For photography and time
Photographer and artist Dan Isaac Wallin is a sensation in Swedish contemporary visual art, an innovator in analogue techniques in an era of digital photography. His distinctive and dreamlike pictures are exhibited in galleries around Sweden and the Netherlands, and his work can be found in homes all the way from Scandinavia to Australia.
One way or the other, every scene captured by Dan connects to some part of his life. From the reflections of his childhood landscape, Bohuslän, to portraits of rock stars, adventurers and common people. It comes down to the powers of attraction and time. Time is the ubiquitous factor. The time you allow for the making of a picture. To find its form. In the eye of the lens. At the photo paper.
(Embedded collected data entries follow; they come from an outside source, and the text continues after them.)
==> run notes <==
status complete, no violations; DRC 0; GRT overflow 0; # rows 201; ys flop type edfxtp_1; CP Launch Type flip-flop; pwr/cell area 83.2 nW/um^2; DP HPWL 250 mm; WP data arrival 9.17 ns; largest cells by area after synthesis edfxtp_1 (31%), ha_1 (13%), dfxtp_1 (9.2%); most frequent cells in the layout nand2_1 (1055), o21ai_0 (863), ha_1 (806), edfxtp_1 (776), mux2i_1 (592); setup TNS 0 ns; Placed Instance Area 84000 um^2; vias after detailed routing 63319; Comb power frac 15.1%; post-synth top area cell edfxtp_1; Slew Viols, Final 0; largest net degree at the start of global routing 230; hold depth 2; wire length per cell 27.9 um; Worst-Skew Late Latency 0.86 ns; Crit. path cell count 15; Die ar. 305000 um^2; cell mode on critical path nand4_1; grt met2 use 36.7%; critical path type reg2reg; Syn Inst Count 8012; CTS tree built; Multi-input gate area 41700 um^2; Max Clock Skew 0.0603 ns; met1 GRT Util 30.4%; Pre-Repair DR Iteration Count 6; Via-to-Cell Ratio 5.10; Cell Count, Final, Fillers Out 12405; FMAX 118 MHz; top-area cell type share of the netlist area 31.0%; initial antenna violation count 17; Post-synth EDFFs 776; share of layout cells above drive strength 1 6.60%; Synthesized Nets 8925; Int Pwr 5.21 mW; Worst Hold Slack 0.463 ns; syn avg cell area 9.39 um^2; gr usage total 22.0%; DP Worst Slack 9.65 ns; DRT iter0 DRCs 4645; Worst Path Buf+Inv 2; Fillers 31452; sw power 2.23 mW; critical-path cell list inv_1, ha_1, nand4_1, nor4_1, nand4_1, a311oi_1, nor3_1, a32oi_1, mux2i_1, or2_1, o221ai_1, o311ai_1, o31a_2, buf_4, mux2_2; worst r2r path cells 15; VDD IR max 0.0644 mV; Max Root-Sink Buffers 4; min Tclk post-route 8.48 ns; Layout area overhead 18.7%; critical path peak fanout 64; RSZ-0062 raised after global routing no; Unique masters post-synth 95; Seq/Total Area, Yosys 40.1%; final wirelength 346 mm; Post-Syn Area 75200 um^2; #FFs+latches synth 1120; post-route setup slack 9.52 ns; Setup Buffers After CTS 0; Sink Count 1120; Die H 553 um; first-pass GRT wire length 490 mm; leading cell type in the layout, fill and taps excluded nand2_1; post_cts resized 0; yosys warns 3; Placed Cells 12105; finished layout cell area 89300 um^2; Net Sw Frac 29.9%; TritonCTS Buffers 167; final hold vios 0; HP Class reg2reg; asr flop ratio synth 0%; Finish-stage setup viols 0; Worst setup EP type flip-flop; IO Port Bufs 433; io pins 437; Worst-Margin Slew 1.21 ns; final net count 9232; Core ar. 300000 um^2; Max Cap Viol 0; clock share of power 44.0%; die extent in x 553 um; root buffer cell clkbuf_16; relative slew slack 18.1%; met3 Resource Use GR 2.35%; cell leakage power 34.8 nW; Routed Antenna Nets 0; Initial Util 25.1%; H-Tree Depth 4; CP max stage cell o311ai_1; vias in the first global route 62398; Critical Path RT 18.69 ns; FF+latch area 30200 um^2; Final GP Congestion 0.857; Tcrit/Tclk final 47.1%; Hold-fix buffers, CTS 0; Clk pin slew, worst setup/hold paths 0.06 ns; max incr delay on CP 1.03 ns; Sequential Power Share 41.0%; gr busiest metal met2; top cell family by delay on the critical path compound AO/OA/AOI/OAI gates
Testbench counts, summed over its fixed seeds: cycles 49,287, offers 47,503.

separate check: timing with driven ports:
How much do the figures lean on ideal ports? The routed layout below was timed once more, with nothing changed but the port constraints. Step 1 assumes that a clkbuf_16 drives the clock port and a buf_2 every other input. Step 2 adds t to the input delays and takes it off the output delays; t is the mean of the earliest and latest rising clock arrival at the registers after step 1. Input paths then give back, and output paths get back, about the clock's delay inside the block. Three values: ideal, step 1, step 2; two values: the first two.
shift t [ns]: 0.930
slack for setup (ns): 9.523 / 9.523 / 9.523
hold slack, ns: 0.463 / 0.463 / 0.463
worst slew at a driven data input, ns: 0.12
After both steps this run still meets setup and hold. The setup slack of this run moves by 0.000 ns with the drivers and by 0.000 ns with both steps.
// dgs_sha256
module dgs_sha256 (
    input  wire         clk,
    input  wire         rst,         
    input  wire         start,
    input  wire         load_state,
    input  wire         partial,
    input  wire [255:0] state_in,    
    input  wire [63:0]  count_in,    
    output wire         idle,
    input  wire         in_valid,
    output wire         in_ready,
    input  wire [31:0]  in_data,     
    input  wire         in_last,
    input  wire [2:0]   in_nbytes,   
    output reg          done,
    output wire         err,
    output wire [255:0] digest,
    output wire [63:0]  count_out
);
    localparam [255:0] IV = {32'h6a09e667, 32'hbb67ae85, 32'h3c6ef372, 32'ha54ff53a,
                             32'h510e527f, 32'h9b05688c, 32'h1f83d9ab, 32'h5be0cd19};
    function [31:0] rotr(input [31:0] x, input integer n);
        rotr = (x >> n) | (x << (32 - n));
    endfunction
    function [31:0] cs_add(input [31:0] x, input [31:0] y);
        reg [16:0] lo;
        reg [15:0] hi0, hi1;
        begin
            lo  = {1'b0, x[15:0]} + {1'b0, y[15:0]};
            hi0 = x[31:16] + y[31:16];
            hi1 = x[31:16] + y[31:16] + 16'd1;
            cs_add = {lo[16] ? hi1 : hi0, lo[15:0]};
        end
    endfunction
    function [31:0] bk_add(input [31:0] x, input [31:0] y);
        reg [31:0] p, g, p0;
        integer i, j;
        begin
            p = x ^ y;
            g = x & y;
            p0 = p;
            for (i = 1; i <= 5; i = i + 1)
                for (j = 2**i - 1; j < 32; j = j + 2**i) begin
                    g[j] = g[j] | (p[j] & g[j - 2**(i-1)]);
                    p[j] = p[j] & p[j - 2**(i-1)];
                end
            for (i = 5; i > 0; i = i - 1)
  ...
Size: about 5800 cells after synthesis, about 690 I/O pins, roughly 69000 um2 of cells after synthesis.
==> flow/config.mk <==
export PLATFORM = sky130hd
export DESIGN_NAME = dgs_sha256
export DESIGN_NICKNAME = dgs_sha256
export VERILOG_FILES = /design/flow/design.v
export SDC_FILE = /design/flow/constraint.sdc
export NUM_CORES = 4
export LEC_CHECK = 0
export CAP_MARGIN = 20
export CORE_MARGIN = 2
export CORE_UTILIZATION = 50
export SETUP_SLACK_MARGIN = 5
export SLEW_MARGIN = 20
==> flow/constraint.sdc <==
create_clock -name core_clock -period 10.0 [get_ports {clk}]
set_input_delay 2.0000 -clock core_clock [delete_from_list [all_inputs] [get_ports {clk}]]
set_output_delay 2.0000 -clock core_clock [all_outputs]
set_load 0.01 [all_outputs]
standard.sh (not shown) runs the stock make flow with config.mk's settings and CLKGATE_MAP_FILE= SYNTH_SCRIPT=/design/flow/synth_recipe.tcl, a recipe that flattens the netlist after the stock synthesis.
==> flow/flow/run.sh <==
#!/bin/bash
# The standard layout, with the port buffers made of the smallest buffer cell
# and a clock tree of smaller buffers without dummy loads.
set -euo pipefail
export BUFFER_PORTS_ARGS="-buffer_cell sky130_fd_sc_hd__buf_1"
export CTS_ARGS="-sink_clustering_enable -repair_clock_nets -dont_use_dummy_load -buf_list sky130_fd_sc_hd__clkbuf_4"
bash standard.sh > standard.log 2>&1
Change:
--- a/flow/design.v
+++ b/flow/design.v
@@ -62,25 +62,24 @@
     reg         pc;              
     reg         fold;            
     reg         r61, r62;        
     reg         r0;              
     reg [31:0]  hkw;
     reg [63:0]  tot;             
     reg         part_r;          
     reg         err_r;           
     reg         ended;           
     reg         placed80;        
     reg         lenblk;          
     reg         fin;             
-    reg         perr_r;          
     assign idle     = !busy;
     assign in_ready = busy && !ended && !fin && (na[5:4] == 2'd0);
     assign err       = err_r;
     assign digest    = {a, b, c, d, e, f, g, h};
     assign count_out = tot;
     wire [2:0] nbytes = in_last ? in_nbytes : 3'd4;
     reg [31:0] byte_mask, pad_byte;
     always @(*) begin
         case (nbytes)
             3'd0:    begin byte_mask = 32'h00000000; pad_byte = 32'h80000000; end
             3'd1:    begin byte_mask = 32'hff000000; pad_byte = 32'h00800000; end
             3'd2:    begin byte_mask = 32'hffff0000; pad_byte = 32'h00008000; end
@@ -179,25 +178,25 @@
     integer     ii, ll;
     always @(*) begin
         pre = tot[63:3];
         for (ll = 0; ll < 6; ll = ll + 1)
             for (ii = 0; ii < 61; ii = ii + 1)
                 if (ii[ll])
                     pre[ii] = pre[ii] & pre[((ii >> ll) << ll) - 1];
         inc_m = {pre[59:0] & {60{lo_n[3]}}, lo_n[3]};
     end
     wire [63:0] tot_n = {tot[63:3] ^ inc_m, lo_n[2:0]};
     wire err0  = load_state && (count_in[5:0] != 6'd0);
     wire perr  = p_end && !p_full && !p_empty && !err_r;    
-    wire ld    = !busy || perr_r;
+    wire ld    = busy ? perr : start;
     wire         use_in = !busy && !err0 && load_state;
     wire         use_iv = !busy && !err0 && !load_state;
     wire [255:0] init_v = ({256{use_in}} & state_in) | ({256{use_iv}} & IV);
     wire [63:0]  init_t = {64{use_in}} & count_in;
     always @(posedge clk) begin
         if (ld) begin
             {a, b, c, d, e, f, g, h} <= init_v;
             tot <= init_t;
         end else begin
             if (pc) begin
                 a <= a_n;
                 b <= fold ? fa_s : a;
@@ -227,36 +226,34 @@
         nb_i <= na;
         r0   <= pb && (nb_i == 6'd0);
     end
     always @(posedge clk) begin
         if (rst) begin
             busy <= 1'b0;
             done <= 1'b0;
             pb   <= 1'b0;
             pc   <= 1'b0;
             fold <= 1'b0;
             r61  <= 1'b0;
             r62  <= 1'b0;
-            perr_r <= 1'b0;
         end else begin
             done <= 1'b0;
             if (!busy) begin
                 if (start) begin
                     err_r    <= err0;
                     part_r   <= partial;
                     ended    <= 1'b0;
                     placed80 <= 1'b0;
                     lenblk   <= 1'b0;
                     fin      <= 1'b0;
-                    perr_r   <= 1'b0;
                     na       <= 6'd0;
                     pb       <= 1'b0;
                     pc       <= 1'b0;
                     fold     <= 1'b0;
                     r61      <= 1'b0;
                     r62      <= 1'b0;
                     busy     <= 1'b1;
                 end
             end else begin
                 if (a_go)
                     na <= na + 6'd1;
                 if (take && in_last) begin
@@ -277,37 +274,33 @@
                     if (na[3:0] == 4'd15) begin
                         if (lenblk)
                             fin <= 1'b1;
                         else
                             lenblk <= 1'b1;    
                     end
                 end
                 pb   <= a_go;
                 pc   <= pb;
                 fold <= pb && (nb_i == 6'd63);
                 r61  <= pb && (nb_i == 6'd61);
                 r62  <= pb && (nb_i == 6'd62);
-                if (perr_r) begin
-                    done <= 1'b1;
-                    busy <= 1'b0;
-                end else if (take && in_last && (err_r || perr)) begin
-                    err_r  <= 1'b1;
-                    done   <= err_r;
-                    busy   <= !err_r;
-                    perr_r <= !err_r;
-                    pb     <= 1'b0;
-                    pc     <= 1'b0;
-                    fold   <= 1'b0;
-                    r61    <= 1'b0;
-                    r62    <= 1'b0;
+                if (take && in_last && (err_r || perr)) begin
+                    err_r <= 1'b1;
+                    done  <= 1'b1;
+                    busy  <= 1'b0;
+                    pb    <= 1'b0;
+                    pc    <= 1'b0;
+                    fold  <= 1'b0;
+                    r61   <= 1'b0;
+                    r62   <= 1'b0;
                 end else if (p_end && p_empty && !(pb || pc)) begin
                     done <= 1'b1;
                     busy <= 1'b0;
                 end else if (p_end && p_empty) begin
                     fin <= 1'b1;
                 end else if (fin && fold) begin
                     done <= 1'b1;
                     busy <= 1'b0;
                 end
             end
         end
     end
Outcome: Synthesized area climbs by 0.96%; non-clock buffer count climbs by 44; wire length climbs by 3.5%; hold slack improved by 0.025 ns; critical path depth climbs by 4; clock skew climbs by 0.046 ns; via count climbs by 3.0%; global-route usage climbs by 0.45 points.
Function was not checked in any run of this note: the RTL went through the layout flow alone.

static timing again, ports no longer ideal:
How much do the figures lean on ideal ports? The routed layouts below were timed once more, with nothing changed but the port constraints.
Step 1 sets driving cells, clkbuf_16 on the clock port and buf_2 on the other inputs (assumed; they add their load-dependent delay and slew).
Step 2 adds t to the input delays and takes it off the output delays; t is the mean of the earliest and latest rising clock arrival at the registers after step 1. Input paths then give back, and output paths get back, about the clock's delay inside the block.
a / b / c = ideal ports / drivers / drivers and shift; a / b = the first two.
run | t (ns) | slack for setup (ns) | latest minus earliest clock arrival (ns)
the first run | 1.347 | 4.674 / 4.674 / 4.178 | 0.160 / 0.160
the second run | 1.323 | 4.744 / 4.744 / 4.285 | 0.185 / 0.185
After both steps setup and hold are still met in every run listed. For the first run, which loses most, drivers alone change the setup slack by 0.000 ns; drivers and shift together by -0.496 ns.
In the eye of the beholder.
Nature is a frequent theme for Dan’s artwork: whether salty oceans, rough granite, dry deserts, or snow-clad mountain peaks. Different sceneries united by their solitariness. The pictures find their form during Dan’s travels. First, he discovers a place – like Lofoten in Norway, Iceland, or Israel – then he returns. Spends time. Creates pictures. Slices of his experiences: “It’s places from my memory, places close to my heart.”
Time takes a similar decisive part in Dan’s portraits. He always works with large format, a technique that itself requires the subject to be absolutely still for a prolonged moment. A chance to get into contact with the camera and the photographer. In that moment – up to 20 seconds – unpredictable things happen. A factor that makes a meeting between humans into a piece of art: “Every portrait I make is simultaneously a self-portrait, a study of who I could be.”
As a photographer, Dan has consciously returned to analogue photography. He wants to explore the possibilities with Polaroid film as well as with more craftsmanlike techniques. In his studio, a refrigerator is filled with Polaroid film. Here, he also tries out different traditional processes such as gum printing. Nostalgia has nothing to do with it, it is the craftsmanship and experimentation that attracts Dan: “When I run out of Polaroid film, I’ll just move on. Try new things. That’s what I like with photography, analogue as well as digital.”
Dan Isaac Wallin was born and brought up in the small town of Stenungsund on the Swedish west coast. This is also where he took his first photos: “My dad used to take a lot of photographs, and when I was 11 years old, I got my first camera.” The true fascination for photography came later, in his late teens: "A friend’s mother was a photographer, and when she showed me the darkroom, I was hooked; it was like magic. I knew what I wanted to do with my life."
It didn’t take long before he bought an SLR camera and took different photo courses. Between 2000 and 2003, he studied photography at the vocational school Biskops-Arnö. Since then his life has been centred on photography. He founded Fotokompaniet, a gallery, shop, and, for a couple of years, the meeting-point for analogue photography in Gothenburg. After a few years as a freelancer he now has the privilege to work wholeheartedly with his art.